Publication Date

Spring 2023

Degree Type

Master's Project

Degree Name

Master of Science (MS)


Computer Science

First Advisor

Katerina Potika

Second Advisor

William Andreopoulos

Third Advisor

Genya Ishigaki


Natural language processing, graph classification, embedding techniques, Twitter


Social media platforms are one of the primary resources for information as it is easily accessible, low in cost, and provides a high rate of information spread. Online social media (OSM) have become the main source of news information around the world, but because of the distributed nature of the web, it has increased the risk of fake news spread. Fake news is misleading information that is published as real news. Therefore, identifying fake news and flagging them as such, as well as detecting sources that generate them is an ongoing task for researchers and OSM companies. Bots are artificial users and are useful for various tasks. Unfortunately, bots do often disseminate inaccurate news and low-quality information [1]. Discriminating bots from real users is a difficult task to perform just based on content.

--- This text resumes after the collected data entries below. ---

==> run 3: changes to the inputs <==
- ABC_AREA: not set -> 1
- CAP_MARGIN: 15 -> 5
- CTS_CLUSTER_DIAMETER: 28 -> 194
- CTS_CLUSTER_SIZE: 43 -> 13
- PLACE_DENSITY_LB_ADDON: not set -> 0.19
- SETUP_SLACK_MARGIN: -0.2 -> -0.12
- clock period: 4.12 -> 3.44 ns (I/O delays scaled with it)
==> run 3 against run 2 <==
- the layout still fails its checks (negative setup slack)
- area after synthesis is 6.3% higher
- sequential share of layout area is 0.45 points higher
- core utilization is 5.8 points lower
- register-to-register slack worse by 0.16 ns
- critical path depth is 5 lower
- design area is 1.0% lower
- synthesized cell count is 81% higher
==> flow/design.v (excerpt) <==
module sort_top (
  input             clk,
  input      [31:0] a, b, c, d, e, f,
  output reg [31:0] m, n, o, p, q, r
);
Settings: LEC_CHECK=0, ABC_AREA=0, CAP_MARGIN=20, CELL_PAD_IN_SITES_DETAIL_PLACEMENT=0, CELL_PAD_IN_SITES_GLOBAL_PLACEMENT=2, CORE_MARGIN=2, CORE_UTILIZATION=40, CTS_CLUSTER_DIAMETER=300, CTS_CLUSTER_SIZE=10, MAX_ROUTING_LAYER=met5, MIN_ROUTING_LAYER=met2, PLACE_DENSITY_LB_ADDON=0.18, SLEW_MARGIN=20, TNS_END_PERCENT=70; clock period 44.0 ns.
run.sh (not shown) runs the stock make flow with config.mk's settings and CLKGATE_MAP_FILE=.
The baseline never finished: it broke off in global routing (GRT-0116).
Next try:
Settings changed: ABC_AREA 0 to unset, CELL_PAD_IN_SITES_DETAIL_PLACEMENT 0 to unset, CELL_PAD_IN_SITES_GLOBAL_PLACEMENT 2 to unset, CORE_UTILIZATION 40 to 57, CTS_CLUSTER_DIAMETER 300 to unset, CTS_CLUSTER_SIZE 10 to unset, MAX_ROUTING_LAYER met5 to unset, MIN_ROUTING_LAYER met2 to unset, PLACE_DENSITY_LB_ADDON 0.18 to unset, TNS_END_PERCENT 70 to unset.
Clock period 44.0 ns to 23.8 ns, I/O delays scaled along.
Result: With this change the flow failed in clock tree synthesis; die area went down by 30%; synthesized cell count stays the same; synthesized area is unchanged.


sort_top again, from the RTL that the note above started with.
==> flow/config.mk <==
export PLATFORM = sky130hd
export DESIGN_NAME = sort_top
export DESIGN_NICKNAME = sort_top
export VERILOG_FILES = /design/flow/design.v
export SDC_FILE = /design/flow/constraint.sdc
export NUM_CORES = 4
export LEC_CHECK = 0
export ABC_AREA = 1
export CAP_MARGIN = 15
export CELL_PAD_IN_SITES_DETAIL_PLACEMENT = 2
export CORE_ASPECT_RATIO = 1.65
export CORE_MARGIN = 3
export CORE_UTILIZATION = 25
export CTS_CLUSTER_DIAMETER = 215
export CTS_CLUSTER_SIZE = 46
export GPL_ROUTABILITY_DRIVEN = 0
export GPL_TIMING_DRIVEN = 0
export MAX_ROUTING_LAYER = met5
export PLACE_DENSITY_LB_ADDON = 0.13
export SETUP_SLACK_MARGIN = 5.0
export SLEW_MARGIN = 20
export TNS_END_PERCENT = 50
==> flow/constraint.sdc <==
create_clock -name core_clock -period 29.1 [get_ports {clk}]
set_input_delay 5.8200 -clock core_clock [delete_from_list [all_inputs] [get_ports {clk}]]
set_output_delay 5.8200 -clock core_clock [all_outputs]
set_load 0.01 [all_outputs]
The first run failed in global routing (5_1_grt) on GRT-0232.
==> next run, changes <==
==> flow/config.mk (replaced) <==
export PLATFORM = sky130hd
export DESIGN_NAME = sort_top
export DESIGN_NICKNAME = sort_top
export VERILOG_FILES = /design/flow/design.v
export SDC_FILE = /design/flow/constraint.sdc
export NUM_CORES = 4
export LEC_CHECK = 0
export CAP_MARGIN = 20
export CORE_MARGIN = 2
export CORE_UTILIZATION = 57
export SETUP_SLACK_MARGIN = 5.0
export SLEW_MARGIN = 20
==> flow/constraint.sdc (replaced) <==
create_clock -name core_clock -period 38.2 [get_ports {clk}]
set_input_delay 7.6400 -clock core_clock [delete_from_list [all_inputs] [get_ports {clk}]]
set_output_delay 7.6400 -clock core_clock [all_outputs]
set_load 0.01 [all_outputs]
The new run stopped in global routing (5_1_grt) with GRT-0116.
Die size falls by 54%.
Synthesized area goes up by 5.7%.
Synthesized cell count went down by 7.0%.
==> next run, changes <==
--- a/flow/config.mk
+++ b/flow/config.mk
@@ -9,4 +9,5 @@
 export CORE_MARGIN = 2
-export CORE_UTILIZATION = 57
-export SETUP_SLACK_MARGIN = 5.0
+export CORE_UTILIZATION = 64
+export SETUP_SLACK_MARGIN = 3.56
 export SLEW_MARGIN = 20
+export TNS_END_PERCENT = 5
==> flow/constraint.sdc (replaced) <==
create_clock -name core_clock -period 18.7 [get_ports {clk}]
set_input_delay 3.7400 -clock core_clock [delete_from_list [all_inputs] [get_ports {clk}]]
set_output_delay 3.7400 -clock core_clock [all_outputs]
set_load 0.01 [all_outputs]
=>
- The changed run aborted during detailed placement (3_5_place_dp) (DPL-0038)
- die size fell by 11%
- synthesized area stays the same
- synthesized cell count stays the same
// mult32x32_fast
module mult32x32_fast (
    input logic clk,             
    input logic reset,           
    input logic start,           
    input logic [31:0] a,        
    input logic [31:0] b,        
    output logic busy,           
    output logic [63:0] product  
);
For scale: ~130 I/O pins, roughly 0.011 mm² of cells after synthesis.
clock: 5.1 ns
lec_check: 0
cap_margin: 20
core_margin: 2
core_utilization: 57
hold_slack_margin: 0.26
place_density_lb_addon: 0.02
setup_slack_margin: 1.32
slew_margin: 20
run.sh (not shown) runs the stock make flow with config.mk's settings and CLKGATE_MAP_FILE=.
The baseline aborted during 5_1_grt.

The aim of this project is to explore and expand techniques for bot detection. A novel approach is proposed by combining text features of the news and the graph structure of the diffusion of the specific news on the OSM. In our methodology, we first perform feature extraction using Natural Language Processing techniques, like the pre-trained models, BERT [2] and spaCy [3] on the news. Next, we create diffusion graphs of the news posted by bots, and news posted by real users based on how it is propagated through the OSM. We model our problem as a graph classification one and apply graph convolutional network approaches to solve it. We use the Cresci-2017 [4] Twitter dataset for our experiments, which contains real and bot users and their tweets. We expand this dataset by performing dataset augmentation using web-scrapping to fetch additional tweets and user data to create the graphs. We analyze the graphs that we constructed based on news from bots and from real users’ graphs. An experimental

comparison between the existing techniques and the proposed methodology will be performed to better understand the scope for optimization and improvement.